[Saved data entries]
________________

[config.mk]
export PLATFORM = sky130hd
export DESIGN_NAME = kmu_csr
export DESIGN_NICKNAME = d
export VERILOG_FILES = /design/src/design/assert_macros.svh /design/src/design/kmu_pkg.sv /design/src/design/kmu_csr.sv
export SDC_FILE = /design/constraint.sdc
export NUM_CORES = 1
export LEC_CHECK = 0
export BUFFER_PORTS_ARGS = -buffer_cell sky130_fd_sc_hd__clkbuf_2
export CAP_MARGIN = 20
export CORE_UTILIZATION = 40
export DETAILED_ROUTE_END_ITERATION = 8
export PLACE_DENSITY = 0.7
export SLEW_MARGIN = 20
export SYNTH_ARGS = -nofsm -noshare
export SYNTH_HDL_FRONTEND = slang
export SYNTH_SLANG_ARGS = --single-unit
[constraint.sdc]
create_clock -name clock -period 1.73 [get_ports clock]
set_clock_uncertainty 0.15 [all_clocks]
set_input_delay 0.0865 -clock clock [delete_from_list [all_inputs] [get_ports clock]]
set_output_delay 0.0865 -clock clock [all_outputs]
set_load 0.02 [all_outputs]
[src/design/assert_macros.svh]
// Assertion macros used by the Kalman gain divider (kmu_div).
// Define ASSERT_OFF to compile every check out.
`ifndef ASSERT_MACROS_SVH
`define ASSERT_MACROS_SVH

`ifndef ASSERT_OFF

// Plain clocked property, held off during reset.
`define ASSERT_AT(label, clk, rst, prop) \
   label: assert property (@(posedge clk) disable iff (rst) (prop)) \
      else $error("assertion failed");

// Antecedent implies consequent in the same cycle.
`define ASSERT_IMPLIES(label, clk, rst, ante, cons) \
   label: assert property (@(posedge clk) disable iff (rst) (ante) |-> (cons)) \
      else $error("implication failed");

`else

`define ASSERT_AT(label, clk, rst, prop)
`define ASSERT_IMPLIES(label, clk, rst, ante, cons)

`endif

`endif

[src/design/kmu_pkg.sv]
`timescale 1ns / 1ps
// Shared widths, constants, register codes and pipeline payload types
// for the scalar Kalman mean update unit. No dependencies.
package kmu_pkg;

   localparam int DATA_W   = 32;
   localparam int FRAC_W   = 16;
   localparam int ADDR_W   = 3;
   localparam int ERRVAR_W = 33;   // unsigned Q17.16
   localparam int DELTA_W  = 33;   // signed Q17.16
   localparam int MAG_W    = 33;
   localparam int NOISE_W  = 49;
   localparam int DENOM_W  = 50;
   localparam int GAIN_W   = 17;   // Q1.16, 0..1.0 inclusive
   localparam int PROD_W   = 50;
   localparam int ADJ_W    = 35;
   localparam int DIV_STAGES = 8;

   localparam logic [GAIN_W-1:0] ONE_Q16 = 17'h1_0000;

   localparam logic [DATA_W-1:0] NOISE_VAR_RESET = 32'h0000_0000;
   localparam logic [DATA_W-1:0] VEL_SCALE_RESET = 32'h0001_0000;

   localparam logic signed [ADJ_W-1:0] MEAN_MAX = 35'sh0_7FFF_FFFF;
   localparam logic signed [ADJ_W-1:0] MEAN_MIN = 35'sh7_8000_0000;

   typedef enum logic [0:0] {
      REG_NOISE_VARIANCE = 1'b0,
      REG_VEL_SCALE      = 1'b1
   } kmu_reg_type;

   typedef struct packed {
      logic [DATA_W-1:0] noise_variance;
      logic [DATA_W-1:0] vel_scale;
   } kmu_cfg_type;

   typedef struct packed {
      logic signed [DATA_W-1:0] velocity;
      logic signed [DATA_W-1:0] mean_in;
      logic [DATA_W-1:0]        variance_in;
   } kmu_in_type;

   // Front end to divider.
   typedef struct packed {
      logic signed [DATA_W-1:0] mean;
      logic                     neg;
      logic [MAG_W-1:0]         mag;
      logic [ERRVAR_W-1:0]      errvar;
      logic [DENOM_W-1:0]       denom;
   } kmu_item_type;

   // Divider to back end.
   typedef struct packed {
      logic signed [DATA_W-1:0] mean;
      logic                     neg;
      logic [MAG_W-1:0]         mag;
      logic [ERRVAR_W-1:0]      errvar;
      logic [GAIN_W-1:0]        gain;
   } kmu_gain_type;

endpackage

[src/design/kmu_csr.sv]
`timescale 1ns / 1ps
// APB-style register file: process noise variance and velocity scale.
// Depends on kmu_pkg.
module kmu_csr (
   input  logic                         clock,
   input  logic                         reset,
   input  logic                         csr_psel,
   input  logic                         csr_penable,
   input  logic                         csr_pwrite,
   input  logic [kmu_pkg::ADDR_W-1:0]   csr_paddr,
   input  logic [kmu_pkg::DATA_W-1:0]   csr_pwdata,
   output logic [kmu_pkg::DATA_W-1:0]   csr_prdata,
   output logic                         csr_pready,
   output kmu_pkg::kmu_cfg_type         cfg
);

   logic [kmu_pkg::DATA_W-1:0] noise_variance_ff;
   logic [kmu_pkg::DATA_W-1:0] vel_scale_ff;
   kmu_pkg::kmu_reg_type       reg_sel;
   logic                       wr_en;

   // word address: byte offset bits are ignored
   assign reg_sel    = kmu_pkg::kmu_reg_type'(csr_paddr[2]);
   assign wr_en      = csr_psel && csr_penable && csr_pwrite;
   assign csr_pready = 1'b1;

   always_ff @(posedge clock) begin
      if (reset) begin
         noise_variance_ff <= kmu_pkg::NOISE_VAR_RESET;
         vel_scale_ff      <= kmu_pkg::VEL_SCALE_RESET;
      end else if (wr_en) begin
         case (reg_sel)
            kmu_pkg::REG_NOISE_VARIANCE: noise_variance_ff <= csr_pwdata;
            kmu_pkg::REG_VEL_SCALE:      vel_scale_ff      <= csr_pwdata;
            default: ;
         endcase
      end
   end

   always_comb begin
      case (reg_sel)
         kmu_pkg::REG_NOISE_VARIANCE: csr_prdata = noise_variance_ff;
         kmu_pkg::REG_VEL_SCALE:      csr_prdata = vel_scale_ff;
         default:                     csr_prdata = '0;
      endcase
   end

   assign cfg.noise_variance = noise_variance_ff;
   assign cfg.vel_scale      = vel_scale_ff;

endmodule

# ---- Word level (Yosys, flattened, before mapping)
# Index checks and enable logic that the tools add are counted.
dict set report op_classes {
  n_reduce_logical 4
  bitwise_logic 1
  mux 1
}
# cell count
set ops {}
lappend ops {{case mux 32 bit (2 select lines)} 1}
lappend ops {{AND reduction 2 bit} 2}
lappend ops {{logical AND 1 bit} 2}
lappend ops {{NOT 1 bit} 1}
dict set report word_totals {
  ff_bits 64
  wordCells 8
  input_bits 40
}

# ---- Logic depth before layout (Yosys ltp)
# Gate-level depths: netlist of run 1.
dict set report depth {
  depth_word 3
  depth_mapped 5
  mapped_depth_nobuf 2
}

# ---- Least setup slack after synthesis of run 1
# No wires, ideal clock.
dict set report synth_path {
  path_type {in2reg}
  start {in csr_paddr[2] (netlist name)}
  end {reg noise_variance_ff[10] (netlist name)}
  path_stages 5
  path_buffers 3
  arrival_ps 904
  setup_time_ps 72
  t_required_ps 1508
  path_slack_ps 604
  cell_sequence {buf_6 -> and4b_1 -> buf_6 -> buf_8 -> mux2i_1}
}
dict set report synth_between {
  elab_chain_cells 2
}
# item line
set synth_lines {}
lappend synth_lines {{start, declared} kmu_csr.sv:10} ;# input logic [kmu_pkg::ADDR_W-1:0] csr_paddr,
lappend synth_lines {{NOT 1 bit (no line)} n/a}
lappend synth_lines {{AND reduction 2 bit (no line)} n/a}
lappend synth_lines {{end signal, assigned} kmu_csr.sv:29} ;# noise_variance_ff <= kmu_pkg::NOISE_VAR_RESET;
lappend synth_lines {{end signal, assigned} kmu_csr.sv:33} ;# kmu_pkg::REG_NOISE_VARIANCE: noise_variance_ff <= csr_pwdata;
lappend synth_lines {{end, declared} kmu_csr.sv:17} ;# logic [kmu_pkg::DATA_W-1:0] noise_variance_ff;
# No other way between the ends.
# A chain may end at the register's enable or synchronous reset.

# ---- Worst setup path after layout of run 1
dict set report layout_path {
  start {in csr_paddr[2] (netlist name)}
  end {out csr_prdata[18] (netlist name)}
}
dict set report layout_between {
  elab_chain_cells 2
}
# item line
set layout_lines {}
lappend layout_lines {{NOT 1 bit (no line)} n/a}
lappend layout_lines {{case mux 32 bit (2 select lines) (*)} kmu_csr.sv:41} ;# case (reg_sel)
lappend layout_lines {{end, declared} kmu_csr.sv:12} ;# output logic [kmu_pkg::DATA_W-1:0] csr_prdata,
# Mark *: on every way between the ends. The rest lies on a longest branch, timed or not.

==> results of run 1 <==
==> cell usage in the layout, fill, tap and decap left out, drive strengths merged, types with 2 or more instances in the layout <==
master,n
nor2,2
buf,8
mux2,32
mux2i,64
dfxtp,64
clkinvlp,4
nand2b,95
clkbuf,143
dlygate4sd3,32
==> worst reg2reg max path, cell delays in order (launching register included) <==
cell	delay (ns)
dfxtp_1	0.36
nand2b_1	0.07
mux2i_1	0.14
==> power breakdown <==
part	switching, mW	internal [mW]
sequential	0.0248	1.51
clock	0.595	0.706
combinational	0.210	0.221
==> sequential cells by signal, indices dropped and copies added (netlist names) <==
signal             cells
noise_variance_ff     32
vel_scale_ff          32
==> worst paths after layout <==
path | to | slack (ns) | cells after the start
max | csr_prdata[18] | 0.33 | 4
min | noise_variance_ff[25] | 0.11 | 3
max reg2reg | vel_scale_ff[3] | 0.93 | 2
min reg2reg | noise_variance_ff[20] | 0.34 | 2
==> per-stage QoR <==
step	cell area (um^2)	power [mW]	instances	setup WS (ns)	hold WS, ns
after floorplan	3070	1.81	283	0.604	0.0918
after global placement	3830	1.93	502	0.359	0.204
after detailed placement	3830	1.94	502	0.334	0.210
after CTS	4360	3.31	550	0.336	0.0862
after global routing	4360	3.42	550	0.284	0.113
final	4360	3.26	550	0.335	0.114
==> cells by family (layout without fill, tap and decap cells) <==
| kind of cell | count (synthesis) | in the layout | synth area share (%) |
|---|---|---|---|
| flops | 64 | 64 | 41.7 |
| simple gates | 101 | 101 | 21.4 |
| other cells | 1 | 1 | 0.122 |
| buf+inv | 21 | 189 | 4.16 |
| mux | 96 | 96 | 32.6 |
==> area by class of cell <==
type | instances | share of cell area, %
timing repair buffer | 173 | 24.9
tap | 99 | 2.84
sequential | 64 | 29.4
multi-input combinational | 198 | 38.2
clock inverter | 6 | 1.58
clock buffer | 10 | 3.16
==> layer usage <==
metal	vias up	GRT usage, %
li1	1281	-
met1	1140	20.5
met2	79	28.8
met3	16	3.93
met4	0	8.95
met5	-	0
==> run_results.csv, run 1 <==
group,metric,value,unit
run_status,status,"completed",
die,chipHeight,89.6,um
yosys,syn-cell-area,0.00307,mm^2
grt,antenna_found_initial,0,
setup_path,max_stage_delay,0.37,ns
finish,drive_above_1_share,42.6,%
placement,portBuffers,133,
setup_path,cp.arrival,1.16,ns
yosys,async_flop_share,0,%
die,start_util,41.9,%
die,core-area,0.00733,mm^2
setup_path,path_buf_inv,3,
finish,area_delta_synth_final,41.9,%
route,wl_met1,3090,um
sta,setup_viol,0,
sta,clock.fmax,717,MHz
cts,cts.sinks,64,
route,wire_per_inst,12.7,um
yosys,yosysMostFrequentCell,"nand2b_1",
die,ioPinCount,137,
setup_path,crit_type,"in2out",
power_and_ir_drop,power.density,749,mW/mm^2
yosys,synth_ff_type,"dfxtp_1",
sta,timing.final.crit_period,1.40,ns
yosys,synth.top_cell.area_share,41.7,%
setup_path,worstPathCellList,"clkbuf_2, buf_4, mux2_2, clkbuf_2",
sta,drv_slew,0,
placement,place_hpwl,4720,um
route,wl_met3,345,um
yosys,postSynthCellCount,283,
yosys,avgSynthCellArea,10.8,um^2
yosys,synth.top_cells.by_count,"nand2b_1 (95), dfxtp_1 (64), mux2i_1 (64), mux2_2 (32), clkbuf_1 (10)",
setup_path,cp_max_fo,16,
grt,grt_pass1_vias,2223,
route,via_per_inst,4.57,
yosys,seq_area_frac_synth,41.7,%
sta,rsz0062_at_grt,"false",
cts,ctsHoldBuffers,32,
yosys,ys_ff_latch,64,
route,firstDrtPassIters,4,
setup_path,slowest_stage,"mux2_2",
grt,gr-total-overflow,0,
finish,multi_input_area,0.00166,mm^2
min_path,min_path_type,"in2reg",
cts,htreeDepth,3,
setup_path,cp-startpoint,"csr_paddr[2]",
grt,grt_usage,17.2,%
cts,cts_setup_buffers,0,
finish,nFillCells,650,
finish,fin_nets,486,
cts,clockBufferDepth,2,
route,final_antenna_net_count,0,
grt,grt_max_degree,41,
power_and_ir_drop,p_leak,2.12,nW
sta,fin_crit_sh,80.6,%
finish,final-seq-area,0.00128,mm^2
cts,cts_root_buf,"clkbuf_8",
cts,path_clk_slew,0.08,ns
setup_path,r2r_start,"vel_scale_ff[3]",
cts,clk_latency,0.33,ns
setup_path,required,1.49,ns
setup_path,crit_family,"buffers and inverters",
cts,ctsResizeCount,0,
power_and_ir_drop,ir_drop,478,uV
yosys,synth_edf_count,0,
setup_path,worst_setup_path_end_kind,"primary output",
min_path,min_from,"csr_penable",
route,drc,0,
sta,fin_tns_setup,0,ns
placement,globalplace.congestion,0.656,
route,wl,6980,um
route,drt_iter0_drc,32,
die,rows,31,
route,highest_layer,"met4",
die,die-area,0.00803,mm^2
finish,fin_util,59.4,%
setup_path,start_kind,"input port",
yosys,synth_fp_nets,323,
finish,diodes,0,
setup_path,path_common_cell,"clkbuf_2",
yosys,ys_warn_count,0,
yosys,ys_top_cells_by_area,"dfxtp_1 (42%), mux2i_1 (21%), nand2b_1 (19%), mux2_2 (12%), clkbuf_1 (1.2%)",
sta,hold_viol,0,
cts,cts_tree,"built",
cts,numCtsBuffers,9,
route,dr_total_vias,2516,
route,wl_met2,3350,um
yosys,synth.distinct_cells,15,
flow_run,maxCapViolCount,0,
yosys,yosysTopAreaCell,"dfxtp_1",
grt,grt_pass1_wl,10500,um
die,die_w,89.6,um
No activity file was read; power rests on OpenSTA's default activity.
==> inputs of run 2 (changes only) <==
--- a/config.mk
+++ b/config.mk
@@ -5,11 +5,12 @@
 export SDC_FILE = /design/constraint.sdc
 export NUM_CORES = 1
 export LEC_CHECK = 0
+export ABC_AREA = 1
 export BUFFER_PORTS_ARGS = -buffer_cell sky130_fd_sc_hd__clkbuf_2
 export CAP_MARGIN = 20
 export CORE_UTILIZATION = 40
 export DETAILED_ROUTE_END_ITERATION = 8
-export PLACE_DENSITY = 0.7
+export PLACE_DENSITY = 0.72
 export SLEW_MARGIN = 20
 export SYNTH_ARGS = -nofsm -noshare
 export SYNTH_HDL_FRONTEND = slang
==> constraint.sdc (replaced) <==
create_clock -name clock -period 1.2 [get_ports clock]
set_clock_uncertainty 0.15 [all_clocks]
set_input_delay 0.06 -clock clock [delete_from_list [all_inputs] [get_ports clock]]
set_output_delay 0.06 -clock clock [all_outputs]
set_load 0.02 [all_outputs]
==> run_results.csv, run 2 <==
group,metric,value,unit
sta,rsz0062_at_grt,"true",
grt,grt_max_degree,46,
yosys,yosysTopAreaCell,"dfxtp_1",
route,wire_per_inst,11.5,um
yosys,muxShareOfSynthArea,0,%
setup_path,crit_type,"reg2out",
finish,reg_top3,"noise_variance_ff (32), vel_scale_ff (32)",
yosys,synth_fp_nets,529,
grt,gr-total-overflow,0,
sta,setup_viol,1,
route,via_per_inst,4.71,
yosys,synth_fa_ha_area_share,0,%
power_and_ir_drop,power.density,1020,mW/mm^2
sta,fin_tns_setup,-0.00356,ns
route,drt_iter0_drc,101,
yosys,ys_ff_latch,64,
die,die_w,89.7,um
setup_path,start_kind,"register",
finish,final_common_cell,"nand2_1",
finish,fin_area,0.00459,mm^2
min_path,min_path_type,"in2reg",
placement,dp_slack,0.0725,ns
finish,diodes,0,
yosys,avgSynthCellArea,6.29,um^2
sta,timing.final.crit_period,1.20,ns
placement,dp.cells,703,
yosys,synth_ff_type,"dfxtp_1",
route,firstDrtPassIters,7,
yosys,postSynthCellCount,489,
cts,numCtsBuffers,9,
finish,stdcell_count,753,
die,die-area,0.00804,mm^2
route,final_antenna_net_count,0,
yosys,ys_warn_count,0,
die,ioPinCount,137,
flow_run,maxCapViolCount,0,
cts,cts_root_buf,"clkbuf_8",
yosys,synth.top_cells.by_count,"nand2_1 (161), nor2_1 (126), dfxtp_1 (64), nand3_1 (64), inv_1 (32)",
sta,layout_setup_ws,-0.00356,ns
yosys,synth.distinct_cells,15,
sta,hold_viol,0,
grt,grt_pass1_wl,12900,um
finish,nFillCells,638,
finish,drive_above_1_share,35.9,%
yosys,synth_top_family_by_area,"simple AND/OR/NAND/NOR gates",
setup_path,cp_max_fo,3,
yosys,async_flop_share,0,%
yosys,synth-simple-area-share,46.9,%
yosys,synth_edf_count,0,
cts,clockBufferDepth,2,
run_status,violations,"negative setup slack",
placement,portBuffers,133,
route,dr_total_vias,3544,
finish,fin_nets,690,
yosys,synth.top_cell.area_share,41.7,%
grt,grt_usage,21.1,%
yosys,ys_top_cells_by_area,"dfxtp_1 (42%), nand2_1 (20%), nor2_1 (15%), nand3_1 (10%), inv_1 (3.9%)",
cts,path_clk_slew,0.07,ns
cts,htreeDepth,3,
yosys,syn-cell-area,0.00307,mm^2
yosys,yosysMostFrequentCell,"nand2_1",
route,wl,8700,um
sta,drv_slew,0,
die,core-area,0.00733,mm^2
die,rows,31,
finish,final_cell_mix,"nand2_1 (156), nor2_1 (126), clkbuf_2 (102)",
sta,fin_crit_sh,100,%
placement,globalplace.congestion,0.694,
yosys,seq_area_frac_synth,41.7,%
sta,whs,0.0257,ns
cts,clk_latency,0.33,ns
run_status,status,"complete, but fails checks",
sta,clock.fmax,831,MHz
grt,grt_pass1_vias,2911,
power_and_ir_drop,ir_drop,586,uV
yosys,synth_xor_area_share,0,%
route,drc,0,
finish,area_delta_synth_final,49.2,%
placement,place_hpwl,5330,um
setup_path,cp.arrival,0.99,ns
setup_path,worst_setup_path_end_kind,"primary output",
die,start_util,41.9,%
die,chipHeight,89.7,um
cts,cts.sinks,64,
yosys,synth_compound_area_share,0.163,%
power_and_ir_drop,p_leak,2.40,nW
grt,antenna_found_initial,0,
placement,dpl_cell_area,0.00389,mm^2
setup_path,required,0.99,ns
cts,cts_tree,"built",
## run 2: changes by cell type after synthesis, moves of 4 or more
cell,change
nand2_1,+161
nor2_1,+124
nand2b_1,-95
mux2i_1,-64
nand3_1,+64
inv_1,+32
mux2_2,-32
clkbuf_1,-9
buf_2,+7
buf_1,+6
buf_4,+6
buf_6,+4
## run 2: timing repair
| action | 4_1_cts | 5_1_grt |
|---|---|---|
| pin swaps | 0 | 6 |
| endpoints found under the hold margin | 64 | 0 |
| hold buffers | 33 | 0 |
| gates resized for setup | 29 | 105 |
| endpoints found under the setup margin | 19 | 32 |
| setup buffers | 0 | 2 |
## run 2: layout make-up
cell class | instances | area, um^2 | area share (%)
Clock buffer | 11 | 131 | 2.86
Clock inverter | 4 | 22.5 | 0.491
Inverter | 35 | 131 | 2.86
Multi-Input combinational cell | 357 | 1460 | 31.9
Sequential cell | 64 | 1360 | 29.6
Tap cell | 99 | 124 | 2.70
Timing Repair Buffer | 183 | 1360 | 29.6
## run 2: worst paths after layout
kind | to | cells after the start | slack [ns] | start
hold / removal | vel_scale_ff[16] | 4 | 0.03 | reset
setup / recovery | csr_prdata[0] | 3 | -0.004 | noise_variance_ff[0]
setup reg to reg | noise_variance_ff[23] | 3 | 0.34 | noise_variance_ff[23]
hold reg to reg | noise_variance_ff[27] | 2 | 0.34 | noise_variance_ff[27]
## run 2: kinds of logic (layout without fill, tap and decap cells)
group	after synthesis	count (layout)
buf+inv	68	233
other cells	1	1
compound gates	1	1
flops	64	64
simple gates	355	355
## run 2: layer usage
| metal | vias up | track usage (%) | part of all wire [%] | wire (um) |
|---|---|---|---|---|
| li1 | 1798 | - | - | - |
| met1 | 1600 | 25.6 | 44 | 3810 |
| met2 | 140 | 36.4 | 49 | 4280 |
| met3 | 6 | 4.57 | 6.4 | 559 |
| met4 | 0 | 8.08 | 0.60 | 52 |
| met5 | - | 0 | 0 | 0 |
## run 2: worst max-delay path: stages, from the launching register on
cell and delay (ns):
dfxtp_1 0.36, nand2_1 0.08, nand2_1 0.08, buf_4 0.14
## run 2: where the power goes
group          internal [mW]  switching (mW)
logic                  0.390           0.523
registers               2.21          0.0613
clock network          0.728           0.782
## run 2: per-stage QoR
stage                     total power [mW]  utilization, %
after floorplan                       2.80               -
after global placement                3.08            53.1
after detailed placement              3.09            53.1
final                                 4.70            62.6
after CTS                             4.70            60.3
after global routing                  4.94            62.6
==> inputs of run 3 (changes only) <==
==> constraint.sdc (replaced) <==
create_clock -name clock -period 1.2 [get_ports clock]
set_clock_uncertainty 0.15 [all_clocks]
set_input_delay 0.24 -clock clock [delete_from_list [all_inputs] [get_ports clock]]
set_output_delay 0.24 -clock clock [all_outputs]
set_load 0.02 [all_outputs]
==> run_results.csv, run 3 (synthesis gave the netlist of run 2 again) <==
group,metric,value,unit
run_status,status,"complete, but fails checks",
run_status,violations,"negative setup slack",
die,ioPinCount,137,
cts,cts_tree,"built",
setup_path,crit_type,"reg2out",
finish,final-seq-area,0.00144,mm^2
power_and_ir_drop,p_leak,2.77,nW
power_and_ir_drop,internal_power,3.84,mW
sta,clock.fmax,721,MHz
grt,grt_pass1_vias,3290,
power_and_ir_drop,clock_power_share,35.0,%
route,wl,11700,um
placement,globalplace.congestion,0.754,
cts,clockBufferDepth,2,
setup_path,worstReg2RegEnd,"noise_variance_ff[15]",
route,final_antenna_net_count,0,
flow_run,maxCapViolCount,0,
grt,grt_max_degree,41,
die,chipHeight,89.7,um
die,core-area,0.00733,mm^2
min_path,min_path_type,"in2reg",
grt,gr-total-overflow,0,
min_path,worstHoldEndpoint,"noise_variance_ff[22]",
route,drt_iter0_drc,162,
die,die_w,89.7,um
route,via_per_inst,4.97,
sta,drv_slew,0,
power_and_ir_drop,ir_drop,640,uV
sta,hold_viol,0,
min_path,min_path_cells,5,
setup_path,cp.arrival,1.00,ns
route,drc,0,
cts,numCtsBuffers,9,
cts,cts_root_buf,"clkbuf_8",
sta,layout_setup_ws,-0.188,ns
finish,multi_input_area,0.00167,mm^2
placement,place_hpwl,5570,um
finish,fin_nets,692,
die,die-area,0.00804,mm^2
setup_path,max_stage_delay,0.38,ns
grt,antenna_found_initial,0,
finish,diodes,0,
cts,clk_latency,0.33,ns
die,rows,31,
finish,final_common_cell,"nor2_1",
die,start_util,41.9,%
setup_path,rr_worst_depth,3,
setup_path,r2r_start,"noise_variance_ff[15]",
setup_path,worstPathCellList,"nand2_2, nand2_2, buf_8",
setup_path,regToRegSetupSlack,0.29,ns
finish,fin_util,78.9,%
power_and_ir_drop,power.density,927,mW/mm^2
finish,area_delta_synth_final,88.1,%
route,wire_per_inst,15.4,um
sta,rsz0062_at_grt,"true",
setup_path,required,0.81,ns
setup_path,start_kind,"register",
power_and_ir_drop,p_comb_share,22.8,%
finish,drive_above_1_share,53.9,%
setup_path,worst_setup_path_end_kind,"primary output",
grt,grt_pass1_wl,14900,um
power_and_ir_drop,sw_frac_of_total,28.4,%
sta,whs,0.0814,ns
setup_path,path_common_cell,"nand2_2",
cts,htreeDepth,3,
sta,timing.final.crit_period,1.39,ns
setup_path,slowest_stage,"dfxtp_4",
sta,fin_crit_sh,116,%
finish,final_cell_mix,"nor2_1 (126), nand2_2 (83), buf_8 (81)",
setup_path,cp_max_fo,3,
power_and_ir_drop,seqPwrFrac,42.2,%
power_and_ir_drop,p_sw,1.52,mW
cts,path_clk_slew,0.07,ns
finish,reg_top3,"noise_variance_ff (32), vel_scale_ff (32)",
placement,portBuffers,133,
finish,nFillCells,442,
grt,grt_usage,24.3,%
route,dr_total_vias,3756,
min_path,min_from,"csr_pwdata[22]",
sta,setup_viol,87,
cts,cts.sinks,64,
route,firstDrtPassIters,5,
-- run 3: worst max-delay path by stage --
| stage | start | endpoint | slack (ns) | cells past startpoint |
|---|---|---|---|---|
| 2_1_floorplan | csr_paddr[2] | csr_prdata[29] | -0.03 | 5 |
| 3_3_place_gp | csr_paddr[2] | csr_prdata[16] | -0.15 | 6 |
| 3_5_place_dp | csr_paddr[2] | csr_prdata[19] | -0.17 | 6 |
| 4_1_cts | vel_scale_ff[31] | csr_prdata[31] | -0.15 | 3 |
| 5_1_grt | noise_variance_ff[29] | csr_prdata[29] | -0.21 | 3 |
| 6_report | vel_scale_ff[29] | csr_prdata[29] | -0.19 | 3 |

________________

Your goal ::
Going back to the entries above, set down exactly the lines that begin at the one with "placement,place_hpwl,5570,um" and end at the one with "sta,fin_crit_sh,116,%", both included, and nothing else.

Solution to this task ::
placement,place_hpwl,5570,um
finish,fin_nets,692,
die,die-area,0.00804,mm^2
setup_path,max_stage_delay,0.38,ns
grt,antenna_found_initial,0,
finish,diodes,0,
cts,clk_latency,0.33,ns
die,rows,31,
finish,final_common_cell,"nor2_1",
die,start_util,41.9,%
setup_path,rr_worst_depth,3,
setup_path,r2r_start,"noise_variance_ff[15]",
setup_path,worstPathCellList,"nand2_2, nand2_2, buf_8",
setup_path,regToRegSetupSlack,0.29,ns
finish,fin_util,78.9,%
power_and_ir_drop,power.density,927,mW/mm^2
finish,area_delta_synth_final,88.1,%
route,wire_per_inst,15.4,um
sta,rsz0062_at_grt,"true",
setup_path,required,0.81,ns
setup_path,start_kind,"register",
power_and_ir_drop,p_comb_share,22.8,%
finish,drive_above_1_share,53.9,%
setup_path,worst_setup_path_end_kind,"primary output",
grt,grt_pass1_wl,14900,um
power_and_ir_drop,sw_frac_of_total,28.4,%
sta,whs,0.0814,ns
setup_path,path_common_cell,"nand2_2",
cts,htreeDepth,3,
sta,timing.final.crit_period,1.39,ns
setup_path,slowest_stage,"dfxtp_4",
sta,fin_crit_sh,116,%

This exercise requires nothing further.